Page 83 – Immediate Nursing Actions for Chest Pain
Stop activity
Apply O₂ 2 L/min nasal cannula
Check vitals + obtain ECG
Notify HCP
Administer nitrates/morphine as ordered
Prep for possible ICU transfer.
Page 84 – Evaluation Benchmarks
Client remains pain-free, ↑ activity tolerance.
Able to verbalize medication regimen & lifestyle changes.
Page 85-88 – Review Questions (NCLEX Style)
Pathologic change in CAD = Accumulation of lipid + fibrous tissue within coronary arteries (Answer C).

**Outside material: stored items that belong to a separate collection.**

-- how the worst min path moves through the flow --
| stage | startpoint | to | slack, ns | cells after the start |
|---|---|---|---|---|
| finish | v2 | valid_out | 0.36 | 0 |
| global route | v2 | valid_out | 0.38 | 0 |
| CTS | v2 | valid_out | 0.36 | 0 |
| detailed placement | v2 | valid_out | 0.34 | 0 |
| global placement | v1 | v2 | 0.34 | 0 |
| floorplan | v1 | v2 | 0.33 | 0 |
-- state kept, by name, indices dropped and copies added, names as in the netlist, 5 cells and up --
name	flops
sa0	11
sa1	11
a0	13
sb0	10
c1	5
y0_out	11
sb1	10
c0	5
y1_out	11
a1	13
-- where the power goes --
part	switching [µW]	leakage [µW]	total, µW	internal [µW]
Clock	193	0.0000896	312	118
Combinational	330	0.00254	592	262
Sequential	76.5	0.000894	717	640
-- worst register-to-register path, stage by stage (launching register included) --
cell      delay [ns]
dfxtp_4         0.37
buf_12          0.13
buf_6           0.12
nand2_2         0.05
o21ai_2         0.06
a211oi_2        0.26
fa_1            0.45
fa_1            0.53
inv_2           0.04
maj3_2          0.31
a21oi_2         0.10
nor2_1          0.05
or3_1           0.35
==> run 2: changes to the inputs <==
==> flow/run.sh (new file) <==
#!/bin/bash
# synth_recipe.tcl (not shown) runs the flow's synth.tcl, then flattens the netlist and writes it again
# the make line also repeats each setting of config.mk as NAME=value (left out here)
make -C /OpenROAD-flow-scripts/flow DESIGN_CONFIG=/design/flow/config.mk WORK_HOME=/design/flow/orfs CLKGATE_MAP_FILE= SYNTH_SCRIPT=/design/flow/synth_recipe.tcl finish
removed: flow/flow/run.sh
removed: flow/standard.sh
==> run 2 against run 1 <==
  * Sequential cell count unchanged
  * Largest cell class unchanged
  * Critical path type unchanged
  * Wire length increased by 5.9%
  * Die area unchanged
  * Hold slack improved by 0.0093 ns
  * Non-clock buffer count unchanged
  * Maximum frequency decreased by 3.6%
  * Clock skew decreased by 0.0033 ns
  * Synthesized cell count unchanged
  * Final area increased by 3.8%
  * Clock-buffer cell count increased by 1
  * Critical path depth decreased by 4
This design comes from an exercise in tuning for small area, a short achievable clock period and few clock cycles on the open sky130 flow, not from production work. Where RTL was checked, it was by simulation tests only, not by an equivalence proof against the original. The RTL of runs 2 and 3 was laid out without a check of its function. No activity file was given, so power comes from the tool's default toggle rates.

File: flow/config.mk
export PLATFORM = sky130hd
export DESIGN_NAME = Core
export DESIGN_NICKNAME = Core
export VERILOG_FILES = /design/flow/design.v
export SDC_FILE = /design/flow/constraint.sdc
export NUM_CORES = 4
export LEC_CHECK = 0
export CAP_MARGIN = 20
export CORE_MARGIN = 2
export CORE_UTILIZATION = 60
export CTS_CLUSTER_DIAMETER = 150
export CTS_CLUSTER_SIZE = 20
export SETUP_SLACK_MARGIN = 4.0
export SLEW_MARGIN = 20
File: flow/constraint.sdc
create_clock -name core_clock -period 7.0 [get_ports {clk}]
set_input_delay 1.4000 -clock core_clock [delete_from_list [all_inputs] [get_ports {clk}]]
set_output_delay 1.4000 -clock core_clock [all_outputs]
set_load 0.01 [all_outputs]
File: flow/design.v
`timescale 1ns / 1ps
module reg_file(
	input         clk,
	input         we_hi,
	input         we_lo,
	input  [3:0]  wr_idx,
	input  [15:0] wr_data,
	input  [15:1] sel_a,
	input  [15:1] sel_b,
	output reg [15:0] rd_a,
	output reg [15:0] rd_b);
	reg [15:0] regs [1:15];
	integer i;
	always @(*) begin
		rd_a = 16'h0000;
		rd_b = 16'h0000;
		for (i = 1; i < 16; i = i + 1) begin
			rd_a = rd_a | (regs[i] & {16{sel_a[i]}});
			rd_b = rd_b | (regs[i] & {16{sel_b[i]}});
		end
	end
	always @(posedge clk)
		for (i = 1; i < 16; i = i + 1)
			if (wr_idx == i) begin
				if (we_hi) regs[i][15:8] <= wr_data[15:8];
				if (we_lo) regs[i][7:0]  <= wr_data[7:0];
			end
endmodule
`timescale 1ns / 1ps
module Core(
	input             clk,
	input             rst,                        
	input      [15:0] mem_to_core_data,           
	output     [15:0] core_to_mem_data,           
	output     [23:0] core_to_mem_address,        
	output            core_to_mem_write_enable);  
	localparam ADD  = 4'b0000;
	localparam ADDI = 4'b0001;
	localparam SUB  = 4'b0010;
	localparam LW   = 4'b0011;
	localparam SW   = 4'b0100;
	localparam LUI  = 4'b0101;
	localparam CMP  = 4'b0110;
	localparam BR   = 4'b0111;
	localparam JMP  = 4'b1000;
	localparam SLL  = 4'b1001;
	localparam SLR  = 4'b1010;
	localparam AND  = 4'b1011;
	localparam NAND = 4'b1100;
	localparam OR   = 4'b1101;
	localparam NOT  = 4'b1110;
	localparam LLI  = 4'b1111;
	wire [15:0] md = mem_to_core_data;
	reg [23:0] addr;         
	reg [23:0] save;         
	reg        dslot;        
	reg        dslot_ld;     
	reg        we;           
	reg        a_data;       
	reg        a_ld;         
	reg        nf_lo;        
	reg        nf_kill;      
	reg [3:0]  ld_dest;
	reg        ld_we;
	reg [15:0] ir;           
	reg [15:1] oh_a, oh_b;   
	reg        r_valid;      
	reg        zero, negative;
	reg [15:0] opa, opb;
	reg [15:0] sdata;        
	reg        e_cmp;        
	reg        e_kadd, e_ksub, e_klog;    
	reg [3:0]  e_s0l, e_s0r, e_s1;        
	reg [3:0]  e_tt;         
	reg        e_we_hi, e_we_lo;
	reg [3:0]  e_dest;
	wire [15:0] sum_add;
	wire [16:0] sum_sub;
	add16 _add(.a(opa),  .b(opb), .cin(1'b0), .s(sum_add), .cout());
	add16 _sub(.a(~opa), .b(opb), .cin(1'b1), .s(sum_sub[15:0]), .cout(sum_sub[16]));
	wire eq = (opa == opb);
	wire lt = sum_sub[16] & ~eq;    
	reg  [15:0] logic_r;
	integer k;
	always @(*)
		for (k = 0; k < 16; k = k + 1)
			logic_r[k] = e_tt[{opa[k], opb[k]}];
	reg [15:0] shl1, shr1, shl, shr;
	integer m;
	always @(*) begin
		shl1 = 16'h0000; shr1 = 16'h0000; shl = 16'h0000; shr = 16'h0000;
		for (m = 0; m < 4; m = m + 1) begin
			shl1 = shl1 | ((opa << m) & {16{e_s0l[m]}});
			shr1 = shr1 | ((opa >> m) & {16{e_s0r[m]}});
		end
		for (m = 0; m < 4; m = m + 1) begin
			shl = shl | ((shl1 << (4 * m)) & {16{e_s1[m]}});
			shr = shr | ((shr1 >> (4 * m)) & {16{e_s1[m]}});
		end
	end
	wire [15:0] other  = ({16{e_klog}} & logic_r) |
	                     shl | shr;
	wire [15:0] result = ({16{e_kadd}} & sum_add) | ({16{e_ksub}} & sum_sub[15:0]) | other;
	wire        e_hi  = e_we_hi;
	wire        e_lo  = e_we_lo;
	wire        w_hi  = a_ld ? ld_we : e_hi;
	wire        w_lo  = a_ld ? ld_we : e_lo;
	wire [3:0]  w_idx = a_ld ? ld_dest : e_dest;
	wire [15:0] w_data = ({16{a_ld}} & md) | result;    
	wire [3:0] op = ir[15:12];
	wire [3:0] ra = ir[11:8];
	wire [3:0] rb = ir[7:4];
	wire [7:0] imm = ir[7:0];
	wire [15:0] rf_a, rf_b;
	reg_file _reg_file(
		.clk(clk), .we_hi(w_hi), .we_lo(w_lo), .wr_idx(w_idx), .wr_data(w_data),
		.sel_a(oh_a), .sel_b(oh_b), .rd_a(rf_a), .rd_b(rf_b));
	reg        d_alu, d_cmp, d_sub, d_imm, d_hi, d_lo, d_desta;
	reg [1:0]  d_sel;
	reg [3:0]  d_tt;
	reg [15:0] d_immv;
	always @(*) begin
		d_alu = 1; d_cmp = 0; d_sub = 0; d_imm = 0; d_hi = 1; d_lo = 1; d_desta = 0;
		d_sel = 2'd0; d_tt = 4'b0000; d_immv = {8'h00, imm};
		case (op)
			ADD:  ;
			ADDI: begin d_imm = 1; d_desta = 1; end
			SUB:  d_sub = 1;
			CMP:  begin d_cmp = 1; d_sub = 1; d_hi = 0; d_lo = 0; end
			SLL:  begin d_imm = 1; d_sel = 2'd2; end
			SLR:  begin d_imm = 1; d_sel = 2'd3; end
			AND:  begin d_sel = 2'd1; d_tt = 4'b1000; end
			NAND: begin d_sel = 2'd1; d_tt = 4'b0111; end
			OR:   begin d_sel = 2'd1; d_tt = 4'b1110; end
			NOT:  begin d_sel = 2'd1; d_tt = 4'b0011; end
			LUI:  begin d_imm = 1; d_sel = 2'd1; d_tt = 4'b1010; d_desta = 1; d_lo = 0; d_immv = {imm, imm}; end
			LLI:  begin d_imm = 1; d_sel = 2'd1; d_tt = 4'b1010; d_desta = 1; d_hi = 0; d_immv = {imm, imm}; end
			default: begin d_alu = 0; d_hi = 0; d_lo = 0; end
		endcase
	end
	wire [3:0] d_dest = d_desta ? ra : rb;
	wire       d_dnz  = (d_dest != 4'd0);
	wire ea = (e_dest == ra), eb = (e_dest == rb) & ~d_imm;
	wire la = a_ld & ld_we & (ld_dest == ra), lb = a_ld & ld_we & (ld_dest == rb);
	wire [15:0] ld_a = la ? md : rf_a;
	wire [15:0] ld_b = d_imm ? d_immv : lb ? md : rf_b;
	wire [15:0] fwd_a = {(ea & e_hi) ? result[15:8] : ld_a[15:8],
	                     (ea & e_lo) ? result[7:0]  : ld_a[7:0]};
	wire [15:0] fwd_b = {(eb & e_hi) ? result[15:8] : ld_b[15:8],
	                     (eb & e_lo) ? result[7:0]  : ld_b[7:0]};
	wire a_fs    = ~a_data;
	wire kill    = nf_kill | b_hit;
	wire is_ins  = a_fs & ~kill & ~nf_lo;
	wire is_lo   = a_fs & ~kill & nf_lo;
	wire [3:0] mop = md[15:12];
	wire needs_lo = (mop == LW) | (mop == SW) | (mop == JMP) |
	                ((mop == BR) & (md[11:8] < 4'd6));
	reg  cond;
	always @(*)
		case (ra[2:0])
			3'd0: cond = zero;
			3'd1: cond = ~zero;
			3'd2: cond = negative;
			3'd3: cond = zero | negative;
			3'd4: cond = ~negative & ~zero;
			default: cond = ~negative | zero;
		endcase
	reg  bpend;              
	wire b_adj    = e_cmp;
	wire lo_ldst  = is_lo & ((op == LW) | (op == SW));
	wire lo_jump  = is_lo & ((op == JMP) | ((op == BR) & (b_adj | cond)));
	wire b_pred   = is_lo & (op == BR) & b_adj;
	wire b_miss   = bpend & ~cond;       
	wire b_hit    = bpend & cond;        
	integer q;
	always @(posedge clk) begin
		save <= addr + 24'd1;
		if (rst) begin
			addr    <= 24'h3c8c;
			dslot   <= 0;
			we      <= 0;
			a_data  <= 0;
			nf_lo   <= 0;
			nf_kill <= 1;
			r_valid <= 0;
			a_ld    <= 0;
			bpend   <= 0;
		end else begin
			if (lo_ldst | lo_jump)
				addr <= {imm, md};
			else if (dslot | b_miss)
				addr <= save;
			else
				addr <= addr + 24'd1;
			dslot    <= lo_ldst;
			dslot_ld <= is_lo & (op == LW);
			we       <= is_lo & (op == SW);
			a_data   <= dslot;
			a_ld     <= dslot & dslot_ld;
			if (a_fs) begin
				if (~kill)
					nf_lo <= is_ins & needs_lo;
				nf_kill <= (lo_jump & ~b_pred) | b_miss;
			end
			bpend <= b_pred;
			r_valid <= is_ins;
		end
		if (is_lo) begin
			ld_dest <= ra;
			ld_we   <= (ra != 4'd0);
		end
		if (is_ins)
			ir <= md;
		for (q = 1; q < 16; q = q + 1) begin
			oh_a[q] <= (md[11:8] == q);
			oh_b[q] <= (md[7:4] == q);
		end
		if (e_cmp) begin
			zero     <= eq;
			negative <= lt;
		end
		opa <= fwd_a;
		if (r_valid & (op == SW))
			sdata <= fwd_a;
		opb <= fwd_b;
		e_tt    <= d_tt;
		for (q = 0; q < 4; q = q + 1)
			e_s1[q] <= (imm[3:2] == q);
		if (rst) begin
			e_cmp   <= 0;
			e_kadd  <= 0;
			e_ksub  <= 0;
			e_klog  <= 0;
			e_s0l   <= 0;
			e_s0r   <= 0;
			e_we_hi <= 0;
			e_we_lo <= 0;
		end else begin
			e_cmp   <= r_valid & d_cmp;
			e_kadd  <= r_valid & d_alu & (d_sel == 2'd0) & ~d_sub;
			e_ksub  <= r_valid & d_alu & (d_sel == 2'd0) & d_sub & ~d_cmp;
			e_klog  <= r_valid & d_alu & (d_sel == 2'd1);
			for (q = 0; q < 4; q = q + 1) begin
				e_s0l[q] <= r_valid & (d_sel == 2'd2) & (imm[1:0] == q);
				e_s0r[q] <= r_valid & (d_sel == 2'd3) & (imm[1:0] == q);
			end
			e_we_hi <= r_valid & d_hi & d_dnz;
			e_we_lo <= r_valid & d_lo & d_dnz;
		end
		e_dest  <= d_dest;
	end
	assign core_to_mem_address      = addr;
	assign core_to_mem_data         = sdata;
	assign core_to_mem_write_enable = we;
endmodule
module add16(
	input  [15:0] a,
	input  [15:0] b,
	input         cin,
	output [15:0] s,
	output        cout);
	wire [15:0] p = a ^ b;
	wire [15:0] g0 = a & b;
	wire [15:0] g = {g0[15:1], g0[0] | (p[0] & cin)};
	wire [15:0] G1, P1, G2, P2, G3, P3, G4, P4;
	genvar i;
	generate
		for (i = 0; i < 16; i = i + 1) begin : pf
			if (i & 1) begin
				assign G1[i] = g[i] | (p[i] & g[i - 1]);
				assign P1[i] = p[i] & p[i - 1];
			end else begin
				assign G1[i] = g[i];
				assign P1[i] = p[i];
			end
			if (i & 2) begin
				assign G2[i] = G1[i] | (P1[i] & G1[(i & ~3) + 1]);
				assign P2[i] = P1[i] & P1[(i & ~3) + 1];
			end else begin
				assign G2[i] = G1[i];
				assign P2[i] = P1[i];
			end
			if (i & 4) begin
				assign G3[i] = G2[i] | (P2[i] & G2[(i & ~7) + 3]);
				assign P3[i] = P2[i] & P2[(i & ~7) + 3];
			end else begin
				assign G3[i] = G2[i];
				assign P3[i] = P2[i];
			end
			if (i & 8) begin
				assign G4[i] = G3[i] | (P3[i] & G3[(i & ~15) + 7]);
				assign P4[i] = P3[i] & P3[(i & ~15) + 7];
			end else begin
				assign G4[i] = G3[i];
				assign P4[i] = P3[i];
			end
		end
	endgenerate
	assign s = p ^ {G4[14:0], cin};
	assign cout = G4[15];
endmodule
File: flow/flow/run.sh
#!/bin/bash
# The standard layout (standard.sh: same synthesis script, registers and
# steps), with three changes to how cells are picked:
#  - ADDER_MAP_FILE is empty, so synthesis leaves adders to abc as plain logic
#    instead of fixed full/half adder cells;
#  - the slow 4-input OR cells are not used (added to DONT_USE_CELLS);
#  - the input and output port buffers are buf_4 cells instead of the delay
#    buffers (clkdlybuf4s50_1) that buffer_ports picks by default.
# ORFS writes each step's full log under orfs/logs; make's output goes to
# standard.log.
set -euo pipefail
export ADDER_MAP_FILE=
export DONT_USE_CELLS="sky130_fd_sc_hd__or4_1 sky130_fd_sc_hd__or4_2 sky130_fd_sc_hd__or4_4 sky130_fd_sc_hd__or4b_1 sky130_fd_sc_hd__or4b_2 sky130_fd_sc_hd__or4b_4 sky130_fd_sc_hd__or4bb_1 sky130_fd_sc_hd__or4bb_2 sky130_fd_sc_hd__or4bb_4"
export BUFFER_PORTS_ARGS="-buffer_cell sky130_fd_sc_hd__buf_4"
bash standard.sh > standard.log 2>&1
File: flow/standard.sh
#!/bin/bash
# synth_recipe.tcl (not shown) runs the flow's synth.tcl, then flattens the netlist and writes it again
# the make line also repeats each setting of config.mk as NAME=value (left out here)
make -C /OpenROAD-flow-scripts/flow DESIGN_CONFIG=/design/flow/config.mk WORK_HOME=/design/flow/orfs CLKGATE_MAP_FILE= SYNTH_SCRIPT=/design/flow/synth_recipe.tcl "${@:-finish}"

Stable angina: Relieved by stopping physical activity (Answer A).
Page 89-90 – Post-Angiogram Nursing Priorities (Order)
A Assess vital signs
E Assess catheter site
D Assess peripheral circulation
C Encourage PO fluids
F Document findings
B Perform discharge teaching
Page 91-92 – Simvastatin Discharge Teaching
Take in the evening (statins work best at night; answer choices list morning so not correct).
Possible GI upset – monitor (Correct answer = C).
Teach about myopathy/rhabdo warning signs & periodic liver/kidney tests.
End of comprehensive, page-by-page study notes on Atherosclerosis & Coronary Heart Disease.